Our closest dwarf planet once had a pole in a different place. As it wandered, the crust and mantle followed... but not at the same rate.
By | Published: October 9, 2018 | Last updated on May 18, 2023

DwarfPlanetCeresCrater
Tiny density changes in the crust of Ceres indicate that the dwarf planet’s pole has wandered over time. The path it took suggests a liquid ocean once sat beneath the surface.
NASA/JPL-Caltech/UCLA/MPS/DLR/IDA/ASI/INAF
NASA’s Dawn mission has uncovered a wealth of information about the largest objects in our asteroid belt: Vesta and Ceres. Since its arrival at the latter in 2015, the spacecraft has revealed an active icy world full of surprises, one more of which has just risen to the fore: Evidence now indicates that Ceres pole has wandered by at least 36° over time, and the path it took to its present location hints at an ancient slushy ocean beneath its crust.

In a paper published October 8 in Nature Geoscience, Planetary Science Institute Senior Scientist Pasquale Tricarico outlines density variations in the dwarf planet’s crust, which can be used to identify features present and past. For example, today the dwarf planet’s topography shows signs of a high-density feature along its equator that lines up with Ahuna Mons, Ceres’ highest peak and former ice volcano. But Tricarico also identified what appears to be a remnant ridge associated with Ceres’ “paleo-equator” of the past, which indicates that the dwarf planet’s pole has wandered over time. Furthermore, other surface features such as Samhain Catenae and Uhola Catenae, which are sets of fractures in the dwarf planet’s crust, match predictions to models of “true polar wander,” in which the surface of a body reorients itself over time, leaving the material underneath to lag behind.

“The most surprising aspect of this paper is to me the observation that the pole of Ceres must have followed an indirect path to its current pole,” said Tricarico in a press release.
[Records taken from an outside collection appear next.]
--- src/inc/fcp_pkg.sv ---
// Constants shared by the flash completion polling controller
package fcp_pkg;
	// Address and data widths of the flash bus
	localparam int ADDR_W = 21;
	localparam int DATA_W = 8;
	// Status bit positions in a read byte
	localparam int POLL_BIT = 7;
	localparam int TOGGLE_BIT = 6;
	localparam int TIMEOUT_BIT = 5;
	// Unlock command sequence for a byte program
	localparam logic [ADDR_W-1:0] UNLOCK_ADDR1 = 21'h000555;
	localparam logic [ADDR_W-1:0] UNLOCK_ADDR2 = 21'h0002aa;
	localparam logic [DATA_W-1:0] UNLOCK_DATA1 = 8'haa;
	localparam logic [DATA_W-1:0] UNLOCK_DATA2 = 8'h55;
	localparam logic [DATA_W-1:0] PROGRAM_CMD = 8'ha0;
	localparam int PROGRAM_WRITES = 4;
	// Bus cycle timing in nanoseconds and the clock period
	localparam int CLK_PERIOD_NS = 8;
	localparam int WRITE_PULSE_NS = 50;
	localparam int WRITE_HIGH_NS = 20;
	localparam int READ_ACCESS_NS = 120;
	localparam int OE_HOLD_NS = 10;
	// Least times round up to whole cycles
	localparam int WRITE_PULSE_CYC = (WRITE_PULSE_NS + CLK_PERIOD_NS - 1) / CLK_PERIOD_NS;
	localparam int WRITE_HIGH_CYC = (WRITE_HIGH_NS + CLK_PERIOD_NS - 1) / CLK_PERIOD_NS;
	localparam int READ_ACCESS_CYC = (READ_ACCESS_NS + CLK_PERIOD_NS - 1) / CLK_PERIOD_NS;
	localparam int OE_HOLD_CYC = (OE_HOLD_NS + CLK_PERIOD_NS - 1) / CLK_PERIOD_NS;
	// Sector erase limits in seconds (not counting preprogramming)
	localparam int ERASE_TYP_S = 1;
	localparam int ERASE_MAX_S = 8;
	localparam longint CLK_HZ = 125000000;
	localparam longint ERASE_MAX_CYC = ERASE_MAX_S * CLK_HZ;
	localparam int TIMER_W = 32;
	// Bus cycle kinds
	typedef enum logic [1:0]
	{
		CYC_IDLE = 2'b00,
		CYC_READ = 2'b01,
		CYC_WRITE = 2'b10
	} fcp_cyc_t;
	// Status polling methods
	typedef enum logic
	{
		METH_DATA = 1'b0,
		METH_TOGGLE = 1'b1
	} fcp_meth_t;
endpackage

--- src/rtl/fcp_controller.sv ---
// Host controller that programs bytes and polls flash for completion
// Functional notes
// - Byte program is four writes; only the last carries address and byte.
// - Poll address is program address, or an address inside the erased sector.
// - Read poll address; poll bit equal to data passes, else reread if no timeout.
// - On timeout flag, read once more; pass if poll bit matches, else fail.
// - Toggle method reads twice; running only if toggle bit differs.
// - On timeout flag in toggle polling, recheck; fail only if still toggling.
`timescale 1ns/1ps
`default_nettype none
module fcp_controller
#(
	parameter longint ERASE_LIMIT_CYC = fcp_pkg::ERASE_MAX_CYC
)
(
	input wire logic clock,
	input wire logic rst_n,
	input wire logic op_start,
	input wire logic op_program,
	input wire fcp_pkg::fcp_meth_t op_method,
	input wire logic [fcp_pkg::ADDR_W-1:0] op_addr,
	input wire logic [fcp_pkg::DATA_W-1:0] op_data,
	output logic op_ready,
	output logic op_done,
	output logic op_pass,
	output logic op_watchdog,
	output logic [fcp_pkg::ADDR_W-1:0] flash_addr,
	output logic flash_ce_n,
	output logic flash_we_n,
	output logic flash_oe_n,
	input wire logic [fcp_pkg::DATA_W-1:0] flash_dq_in,
	output logic [fcp_pkg::DATA_W-1:0] flash_dq_out,
	output logic flash_dq_oe
);
	import fcp_pkg::*;
	// Refuse a limit that the watchdog counter cannot hold
	if (ERASE_LIMIT_CYC < 1 || ERASE_LIMIT_CYC > 64'h00000000ffffffff)
	begin : gen_limit_check
		$error("ERASE_LIMIT_CYC out of range");
	end
	// ****************************************
	// State machine
	// ****************************************
	typedef enum logic [2:0]
	{
		ST_IDLE = 3'b000,
		ST_CMD = 3'b001,
		ST_POLL_A = 3'b010,
		ST_POLL_B = 3'b011,
		ST_RECHECK = 3'b100,
		ST_FINISH = 3'b101
	} fcp_state_t;
	fcp_state_t state;
	fcp_meth_t method;
	logic [ADDR_W-1:0] addr;
	logic [DATA_W-1:0] data;
	logic [1:0] cmd_idx;
	logic [DATA_W-1:0] prev_byte;
	logic timeout_seen;
	logic [TIMER_W-1:0] timer;
	logic cyc_start;
	logic cyc_write;
	logic [ADDR_W-1:0] cyc_addr;
	logic [DATA_W-1:0] cyc_wdata;
	logic cyc_done;
	logic [DATA_W-1:0] cyc_rdata;
	logic issued;
	// ****************************************
	// Command sequence decode
	// ****************************************
	// Address and data of write number idx of the program sequence
	function automatic logic [ADDR_W+DATA_W-1:0] cmd_word(input logic [1:0] idx,
		input logic [ADDR_W-1:0] a, input logic [DATA_W-1:0] d);
		case (idx)
			2'h0: cmd_word = {UNLOCK_ADDR1, UNLOCK_DATA1};
			2'h1: cmd_word = {UNLOCK_ADDR2, UNLOCK_DATA2};
			2'h2: cmd_word = {UNLOCK_ADDR1, PROGRAM_CMD};
			default: cmd_word = {a, d}; // Target address and byte last
		endcase
	endfunction
	wire [ADDR_W+DATA_W-1:0] cmd_now = cmd_word(cmd_idx, addr, data);
	wire in_poll = (state == ST_POLL_A) || (state == ST_POLL_B) || (state == ST_RECHECK);
	wire poll_match = cyc_rdata[POLL_BIT] == data[POLL_BIT];
	wire toggled = cyc_rdata[TOGGLE_BIT] != prev_byte[TOGGLE_BIT];
	wire timeout_flag = cyc_rdata[TIMEOUT_BIT];
	wire watchdog_hit = timer == TIMER_W'(ERASE_LIMIT_CYC - 1);
	assign op_ready = (state == ST_IDLE);
	// Bus cycle requests: writes during command, reads at poll address while polling
	assign cyc_start = ((state == ST_CMD) || in_poll) && !issued;
	assign cyc_write = (state == ST_CMD);
	assign cyc_addr = (state == ST_CMD) ? cmd_now[ADDR_W+DATA_W-1:DATA_W] : addr;
	assign cyc_wdata = cmd_now[DATA_W-1:0];
	// Issued flag marks a bus cycle in flight
	always_ff @(posedge clock or negedge rst_n)
	begin
		if (!rst_n)
			issued <= 1'b0;
		else if (cyc_done)
			issued <= 1'b0;
		else if (cyc_start)
			issued <= 1'b1;
	end
	// Watchdog from the start of the operation, bounded by the worst erase time; only ST_POLL_A acts on it
	always_ff @(posedge clock or negedge rst_n)
	begin
		if (!rst_n)
			timer <= '0;
		else if (state == ST_IDLE)
			timer <= '0;
		else if (!watchdog_hit)
			timer <= timer + 1'b1;
	end
	// Main sequencer
	always_ff @(posedge clock or negedge rst_n)
	begin
		if (!rst_n)
		begin
			state <= ST_IDLE;
			method <= METH_DATA;
			addr <= '0;
			data <= '0;
			cmd_idx <= 2'h0;
			prev_byte <= '0;
			timeout_seen <= 1'b0;
			op_done <= 1'b0;
			op_pass <= 1'b0;
			op_watchdog <= 1'b0;
		end
		else
		begin
			op_done <= 1'b0;
			case (state)
				ST_IDLE:
				begin
					if (op_start)
					begin
						method <= op_method;
						addr <= op_addr;
						data <= op_data;
						cmd_idx <= 2'h0;
						timeout_seen <= 1'b0;
						op_watchdog <= 1'b0;
						state <= op_program ? ST_CMD : ST_POLL_A;
					end
				end
				ST_CMD:
				begin
					if (cyc_done)
					begin
						cmd_idx <= cmd_idx + 2'h1;
						if (cmd_idx == 2'(PROGRAM_WRITES - 1))
							state <= ST_POLL_A;
					end
				end
				ST_POLL_A:
				begin
					if (cyc_done)
					begin
						prev_byte <= cyc_rdata;
						if (method == METH_DATA)
						begin
							if (poll_match)
							begin
								op_pass <= 1'b1;
								state <= ST_FINISH;
							end
							else if (timeout_flag)
								state <= ST_RECHECK;
						end
						else
							state <= ST_POLL_B;
					end
					else if (watchdog_hit)
					begin
						op_watchdog <= 1'b1;
						op_pass <= 1'b0;
						state <= ST_FINISH;
					end
				end
				ST_POLL_B:
				begin
					if (cyc_done)
					begin
						prev_byte <= cyc_rdata;
						if (!toggled)
						begin
							op_pass <= 1'b1;
							state <= ST_FINISH;
						end
						else if (timeout_seen)
						begin
							op_pass <= 1'b0; // Still toggling after the flag
							state <= ST_FINISH;
						end
						else if (timeout_flag)
						begin
							// A fresh pair of reads decides, toggling may just have stopped
							timeout_seen <= 1'b1;
							state <= ST_POLL_A;
						end
					end
				end
				ST_RECHECK:
				begin
					if (cyc_done)
					begin
						op_pass <= poll_match; // Only data polling rechecks here
						state <= ST_FINISH;
					end
				end
				ST_FINISH:
				begin
					if (!issued)
					begin
						op_done <= 1'b1;
						state <= ST_IDLE;
					end
				end
				default:
					state <= ST_IDLE;
			endcase
		end
	end
	// ****************************************
	// Bus cycle engine
	// ****************************************
	fcp_bus_cycle u_cycle
	(
		.clock(clock),
		.rst_n(rst_n),
		.start(cyc_start),
		.write(cyc_write),
		.addr(cyc_addr),
		.wdata(cyc_wdata),
		.done(cyc_done),
		.rdata(cyc_rdata),
		.flash_addr(flash_addr),
		.flash_ce_n(flash_ce_n),
		.flash_we_n(flash_we_n),
		.flash_oe_n(flash_oe_n),
		.flash_dq_in(flash_dq_in),
		.flash_dq_out(flash_dq_out),
		.flash_dq_oe(flash_dq_oe)
	);
	// ****************************************
	// Checks
	// ****************************************
	program_four_a: assert property (@(posedge clock) disable iff (!rst_n)
		(state == ST_CMD && cyc_done && cmd_idx == 2'h3) |=> (state == ST_POLL_A))
		else $error("program sequence did not end after four writes");
	last_write_a: assert property (@(posedge clock) disable iff (!rst_n)
		(cyc_start && state == ST_CMD && cmd_idx == 2'h3) |-> (cyc_addr == addr && cyc_wdata == data))
		else $error("last write does not carry target address and byte");
	poll_addr_a: assert property (@(posedge clock) disable iff (!rst_n)
		(cyc_start && in_poll) |-> (cyc_addr == addr && !cyc_write))
		else $error("poll read not at poll address");
	match_pass_a: assert property (@(posedge clock) disable iff (!rst_n)
		(state == ST_POLL_A && method == METH_DATA && cyc_done && poll_match) |=> op_pass ##[1:40] op_done)
		else $error("poll match did not pass");
	timeout_reread_a: assert property (@(posedge clock) disable iff (!rst_n)
		(state == ST_POLL_A && method == METH_DATA && cyc_done && !poll_match && timeout_flag)
		|=> (state == ST_RECHECK))
		else $error("timeout did not trigger a reread");
	toggle_twice_a: assert property (@(posedge clock) disable iff (!rst_n)
		(state == ST_POLL_B && cyc_done && !toggled) |=> (op_pass && state == ST_FINISH))
		else $error("stable toggle bit not judged finished");
	toggle_recheck_a: assert property (@(posedge clock) disable iff (!rst_n)
		(state == ST_POLL_B && timeout_seen && cyc_done)
		|=> (state == ST_FINISH && op_pass != $past(toggled)))
		else $error("toggle recheck verdict wrong");
endmodule // fcp_controller
`default_nettype wire

--- src/rtl/fcp_bus_cycle.sv ---
// One asynchronous read or write cycle on the flash bus
`timescale 1ns/1ps
`default_nettype none
module fcp_bus_cycle
(
	input wire logic clock,
	input wire logic rst_n,
	input wire logic start,
	input wire logic write,
	input wire logic [fcp_pkg::ADDR_W-1:0] addr,
	input wire logic [fcp_pkg::DATA_W-1:0] wdata,
	output logic done,
	output logic [fcp_pkg::DATA_W-1:0] rdata,
	output logic [fcp_pkg::ADDR_W-1:0] flash_addr,
	output logic flash_ce_n,
	output logic flash_we_n,
	output logic flash_oe_n,
	input wire logic [fcp_pkg::DATA_W-1:0] flash_dq_in,
	output logic [fcp_pkg::DATA_W-1:0] flash_dq_out,
	output logic flash_dq_oe
);
	import fcp_pkg::*;
	// ****************************************
	// Phase timing
	// ****************************************
	typedef enum logic [1:0]
	{
		PH_IDLE = 2'b00,
		PH_ACTIVE = 2'b01,
		PH_RECOVER = 2'b10
	} fcp_phase_t;
	fcp_phase_t phase;
	logic is_write;
	logic [7:0] count;
	wire [7:0] active_len = is_write ? 8'(WRITE_PULSE_CYC) : 8'(READ_ACCESS_CYC);
	wire [7:0] recover_len = is_write ? 8'(WRITE_HIGH_CYC) : 8'(OE_HOLD_CYC);
	wire count_end = (phase == PH_ACTIVE) ? (count == active_len - 8'h01)
		: (count == recover_len - 8'h01);
	assign done = (phase == PH_RECOVER) && count_end;
	// Sequencer: strobe low for the access time, then high for recovery
	always_ff @(posedge clock or negedge rst_n)
	begin
		if (!rst_n)
		begin
			phase <= PH_IDLE;
			is_write <= 1'b0;
			count <= 8'h00;
			flash_addr <= '0;
			flash_dq_out <= '0;
			flash_dq_oe <= 1'b0;
			flash_ce_n <= 1'b1;
			flash_we_n <= 1'b1;
			flash_oe_n <= 1'b1;
			rdata <= '0;
		end
		else
		begin
			case (phase)
				PH_IDLE:
				begin
					if (start)
					begin
						phase <= PH_ACTIVE;
						is_write <= write;
						count <= 8'h00;
						flash_addr <= addr;
						flash_dq_out <= wdata;
						flash_dq_oe <= write;
						flash_ce_n <= 1'b0;
						flash_we_n <= !write;
						flash_oe_n <= write;
					end
				end
				PH_ACTIVE:
				begin
					count <= count + 8'h01;
					if (count_end)
					begin
						phase <= PH_RECOVER;
						count <= 8'h00;
						if (!is_write)
							rdata <= flash_dq_in; // Sample read data at end of access
						flash_ce_n <= 1'b1;
						flash_we_n <= 1'b1;
						flash_oe_n <= 1'b1;
					end
				end
				PH_RECOVER:
				begin
					count <= count + 8'h01;
					if (count_end)
					begin
						phase <= PH_IDLE;
						flash_dq_oe <= 1'b0;
					end
				end
				default:
					phase <= PH_IDLE;
			endcase
		end
	end
endmodule // fcp_bus_cycle
`default_nettype wire

--- config.mk ---
export PLATFORM = sky130hd
export DESIGN_NAME = fcp_controller
export DESIGN_NICKNAME = d
export VERILOG_FILES = /design/src/inc/fcp_pkg.sv /design/src/rtl/fcp_controller.sv /design/src/rtl/fcp_bus_cycle.sv
export SDC_FILE = /design/constraint.sdc
export NUM_CORES = 1
export LEC_CHECK = 0
export BUFFER_PORTS_ARGS = -buffer_cell sky130_fd_sc_hd__buf_2
export CORE_MARGIN = 2
export CORE_UTILIZATION = 57
export CTS_CLUSTER_SIZE = 20
export DETAILED_ROUTE_END_ITERATION = 6
export PLACE_DENSITY = 0.78
export SKIP_LAST_GASP = 1
export SLEW_MARGIN = 30
export SYNTH_ARGS = -nofsm -noshare
export SYNTH_HDL_FRONTEND = slang
export SYNTH_SLANG_ARGS = --single-unit
--- constraint.sdc ---
create_clock -name clock -period 2.8 [get_ports clock]
set_input_delay 0.28 -clock clock [delete_from_list [all_inputs] [get_ports clock]]
set_output_delay 0.28 -clock clock [all_outputs]
set_load 0.05 [all_outputs]
-- Yosys cells after proc, flatten, opt, wreduce, memory -nomap -nowiden
Index checks and enable logic that the tools add are counted.
- bits in latches: 0
- memory bits (read-only): 0
- RAM bits: 0
- memories: 0
- input port bits: 42
- register bits: 131
- reductions and logical operators: 32
- shift operators: 0
- magnitude comparators: 0
- mux-type cells: 64
- bitwise gates (word level): 1
- add/sub/neg operators: 5
- $mul: 0
- div/mod/pow operators: 0
- eq/ne operators: 34
- operators by type and width (operator ; number):
    one-hot mux 29 bit (3 select lines) ; 1
    two-way mux 32 bit ; 2
    two-way mux 3 bit ; 14
    adder 32 x 1 -> 32 bit (second input constant) ; 1
    equality test 32 x 30 -> 1 bit (second input constant) ; 1
    two-way mux 1 bit ; 26
    one-hot mux 8 bit (3 select lines) ; 1
    inequality test 2 bit (second input constant) ; 11
    two-way mux 21 bit ; 1
    one-hot mux 3 bit (6 select lines) ; 1
    equality test 8 bit ; 2
    two-way mux 8 bit ; 2
    subtractor 8 x 1 -> 8 bit (second input constant) ; 2
    AND reduction 3 bit ; 5
    two-way mux 2 bit ; 6
    inequality test 3 bit (second input constant) ; 4
    one-hot mux 1 bit (2 select lines) ; 6
    nonzero test 2 bit ; 6
    AND reduction 9 bit ; 1
    adder 8 x 1 -> 8 bit (second input constant) ; 1
    AND reduction 2 bit ; 4
    AND reduction 4 bit ; 2
    AND reduction 7 bit ; 1
    equality test 2 bit (second input constant) ; 3
    22 further kinds ; 32

-- Longest topological paths before layout
- depth after elaboration: 7
- gate-level depth with buffers: 10

-- By module
From an unflattened synthesis, not the netlist that was laid out.
- cells, all modules: 619
- area, all modules: 6098.3 um^2
- by module, submodules not included (module ; cells each ; area an instance (um^2) ; instances):
    fcp_controller ; 448 ; 3851.2 ; 1
    fcp_bus_cycle ; 171 ; 2247.2 ; 1

-- Worst setup path before layout
OpenSTA, ideal clock, no wires.
- path type: reg2reg
- from: register u_cycle.phase[1]
- to: register state[1]
- cell stages (with the launch flop): 10
- arrival time: 2301 ps
- path slack: 369 ps
- clock period less this slack: 2431 ps
- path through: dfrtp_1 inv_1 ha_1 buf_6 or4b_1 a21o_1 a21o_1 a21oi_1 o311ai_1 o41a_1
- cells in the longest elaborated chain, start to end: 5
- elaborated cells between the ends (all ways): 12
- ends and longest elaborated chain (what ; line ; RTL):
    start: declaration ; fcp_bus_cycle.sv:32 ; fcp_phase_t phase;
    start signal: assignment ; fcp_bus_cycle.sv:45 ; phase <= PH_IDLE;
    start signal: assignment ; fcp_bus_cycle.sv:63 ; phase <= PH_ACTIVE;
    start signal: assignment ; fcp_bus_cycle.sv:79 ; phase <= PH_RECOVER;
    equality test 2 x 1 -> 1 bit ; fcp_bus_cycle.sv:37 ; wire count_end = (phase == PH_ACTIVE) ? (count == active_len - 8'h01)
    two-way mux 1 bit ; fcp_bus_cycle.sv:37 ;
    logical AND 1 bit * ; fcp_bus_cycle.sv:39 ; assign done = (phase == PH_RECOVER) && count_end;
    inequality test 5 x 4 -> 1 bit (no source line), or another cell as far along ; -- ;
    AND reduction 9 bit (no source line) / one-hot mux 3 bit (6 select lines) (equally long branches) ; -- ;
    end signal: assignment ; fcp_controller.sv:143 ; state <= op_program ? ST_CMD : ST_POLL_A;
    end: declaration ; fcp_controller.sv:53 ; fcp_state_t state;
Mark *: on every way between the ends. The rest lies on a longest branch, timed or not.
A chain may end at the register's enable or synchronous reset.

-- Worst setup path after layout
- from: register u_cycle.phase[1]
- to: register op_pass
- cells in the longest elaborated chain, start to end: 5
- elaborated cells between the ends (all ways): 12
- ends and longest elaborated chain (what ; line ; RTL):
    equality test 2 x 1 -> 1 bit ; fcp_bus_cycle.sv:37 ;
    two-way mux 1 bit ; fcp_bus_cycle.sv:37 ;
    logical AND 1 bit * ; fcp_bus_cycle.sv:39 ;
    inequality test 3 bit (no source line), or another cell as far along ; -- ;
    AND reduction 7 bit (no source line) / one-hot mux 1 bit (3 select lines) (equally long branches) ; -- ;
    end signal: assignment ; fcp_controller.sv:207 ; op_pass <= poll_match;
    end: declaration ; fcp_controller.sv:25 ; output logic op_pass,
Marks and branches as above.

==> metrics.md <==
| Metric | Value |
|---|---|
| Worst r2r src | u_cycle.phase[1] |
| First-pass GRT wire length | 22.9 mm |
| CP Class | reg2reg |
| Total of max-cap violations | 0 |
| Initial Utilization | 58.7% |
| Part of the cycle the worst path needs | 91.9% |
| Pwr/cell area | 1070 nW/um^2 |
| Initial DRC count | 220 |
| Io pins | 79 |
| Mapped Nets | 672 |
| Via Count | 4,902 |
| Leak pwr | 3.52 nW |
| Post-detail-place hpwl | 8.63 mm |
| Worst-skew pair later-pin latency | 0.52 ns |
| Vias per cell | 5.60 |
| Peak Freq | 0.389 GHz |
| Reg2reg end | op_pass |
| Vias in the first global route | 4,930 |
| Ys flop type | dfrtp_1 |
| CTS H-tree depth | 4 |
| VDD IR-drop max | 0.485 mV |
| Gate Count Post-Synth | 619 |
| Post-synth EDFFs | 0 |
| Share of layout cells above drive strength 1 | 17.8% |
| Gpl congestion | 0.861 |
| Synth unique cells | 52 |
| Die W | 104 um |
| Largest net degree at the start of global routing | 57 |
| Area growth, synth to finish | 26.1% |
| Deepest clock path buffer count | 2 |
| Core Area | 9730 um^2 |
| Yosys Warn Count | 0 |
| Crit Path Max Fanout | 6 |
| Final hold slack | 0.225 ns |
| Status | complete, no violations |
| Arrival time worst endpoint | 2.97 ns |
| R2r setup slk | 0.23 ns |
| Final core occ | 74.0% |
| Antenna Nets Post-Route | 0 |
| TritonCTS clock tree | built |
| Hold Fails Final Rpt | 0 |
| Finish-stage setup viols | 0 |
| DRC viols | 0 |
| Register area share after synthesis | 52.7% |
| Sink Count | 120 |
| Die Ht | 104 um |
| Pins Over Slew Limit | 0 |
| Initial DRT Pass Iterations | 4 |
| Critical path required time | 3.20 ns |
| Gr ovfl total | 0 |
| Flip-flop and latch count after synthesis | 120 |
| Total Die Area | 10,800 um^2 |
| Post_cts resized | 0 |
| Relative max-transition margin | 51.8% |
| Gr usage total | 26.3% |
| Period minus WS final | 2.57 ns |
| Crit start category | register |
| Reg clk slew, reported paths | 0.06 ns |
| Worst Hold Class | in2reg |
| Crit path to | op_pass |
| Final WL | 13.4 mm |
| ANT cells | 0 |
| Pwr Total | 7.67 mW |
| Worst setup path start | u_cycle.phase[1] |
| RSZ-0062 raised after global routing | false |
| Root Buffer | clkbuf_8 |
| Post-Syn Area | 5710 um^2 |
| Worst-Margin Slew | 0.723 ns |
| Skew final | 0.00614 ns |
| CTS buffer count | 17 |
| I/O Buffers | 73 |
| Share of async-settable or async-resettable flops after synthesis | 100% |
| Worst setup EP type | register |
| Row count | 36 |
| Syn Area/Cell | 9.22 um^2 |
| Layout Nets | 783 |
| Setup_tns | 0 ns |
| Wirelength per Cell | 15.3 um |
| R2r worst-path depth | 8 |
| Initial antenna violation count | 0 |
[timing repair]
action | in CTS | in global routing
setup buffers | 0 | 0
hold endpoints to repair | 84 | 0
hold buffers | 34 | 0
[metrics by stage]
step,std cells,setup WS [ns],cell area [um^2]
after floorplan,619,0.369,5710
after detailed placement,810,0.246,6240
after global routing,876,0.0302,7200
final,876,0.228,7200
after global placement,810,0.289,6240
after CTS,876,0.238,7200
[cells in the mapped netlist, types with 2 or more instances]
cell,number,share of area (%)
a211o_1,2,0.31
a211oi_1,3,0.39
a21o_1,5,0.66
a21oi_1,35,3.1
a22o_1,5,0.77
a2bb2oi_1,3,0.46
a31oi_1,3,0.33
and2_1,2,0.22
and3_1,9,0.99
and4_1,5,0.77
clkbuf_1,26,1.7
dfrtp_1,117,51
dfstp_2,3,1.4
ha_1,11,2.4
inv_1,6,0.39
mux2_2,8,1.6
mux2i_1,2,0.35
nand2_1,156,10
nand2b_1,10,1.1
nand3_1,26,2.3
nand3b_1,3,0.39
nand4_1,5,0.55
nor2_1,43,2.8
nor2b_1,6,0.66
nor3_1,7,0.61
nor3b_1,4,0.53
nor4_1,4,0.44
nor4_2,2,0.44
o21a_1,2,0.26
o21ai_0,48,4.2
o22ai_1,4,0.44
o31ai_1,2,0.26
or3_1,5,0.55
xnor2_1,7,1.1
xor2_1,23,3.5
[flip-flops by register name (all words and copies together), names as in the netlist, 2 cells and up]
register / count
data: 8
u_cycle.rdata: 3
u_cycle.count: 8
u_cycle.flash_addr: 21
u_cycle.flash_dq_out: 8
cmd_idx: 2
state: 3
addr: 21
timer: 32
u_cycle.phase: 2
[cell type report]
class / instances / area [um^2]
clock buffers: 20 / 445
clock inverters: 12 / 171
fillers: 696 / 2530
inverters: 7 / 26.3
multi-input cells: 464 / 2560
flip-flops and latches: 120 / 3010
well taps: 133 / 166
repair buffers: 120 / 818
An indirect or “multi-step” reorientation, he went on, “could be because the crust and mantle were weakly rotationally coupled, allowing the crust to start reorienting while the mantle would lag behind.”
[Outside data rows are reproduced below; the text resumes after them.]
File: config.mk
export PLATFORM = sky130hd
export DESIGN_NAME = synth_module_flat
export DESIGN_NICKNAME = d
export VERILOG_FILES = /design/src/synth_pkg.sv /design/src/synth_link_if.sv /design/src/synth_module.sv /design/src/flat_wrapper.sv
export VERILOG_INCLUDE_DIRS = /design/src
export SDC_FILE = /design/constraint.sdc
export NUM_CORES = 1
export LEC_CHECK = 0
export BUFFER_PORTS_ARGS = -buffer_cell sky130_fd_sc_hd__clkbuf_2
export CAP_MARGIN = 10
export CORE_MARGIN = 1.5
export CORE_UTILIZATION = 40
export CTS_BUF_LIST = sky130_fd_sc_hd__clkbuf_4
export DETAILED_ROUTE_END_ITERATION = 8
export GPL_ROUTABILITY_DRIVEN = 1
export PLACE_DENSITY = 0.54
export REMOVE_ABC_BUFFERS = 1
export SLEW_MARGIN = 20
export SYNTH_ARGS = -nofsm -noshare
export SYNTH_HDL_FRONTEND = slang
export SYNTH_SLANG_ARGS = --single-unit
File: constraint.sdc
create_clock -name mclk_in -period 2.6 [get_ports mclk_in]
set_input_delay 0.13 -clock mclk_in [delete_from_list [all_inputs] [get_ports mclk_in]]
set_output_delay 0.13 -clock mclk_in [all_outputs]
set_load 0.01 [all_outputs]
For one to lag behind the other, they must not have been directly connected, possibly because of a water ocean filling the space between the two. The presence of an ocean would reduce friction and prevent the crust and mantle from moving together.

This isn’t the first evidence for an ancient global ocean on Ceres, and builds on previous methods of using tiny differences in gravity that arise from differences in surface density to learn about the dwarf planet’s history. And the more we learn about Ceres and its past, the more we learn about how icy bodies in general work. Such bodies pepper the solar system, and as new information about their rich and active pasts comes to light, the better planetary scientists can understand how our solar system, and others like it, formed and evolved over time.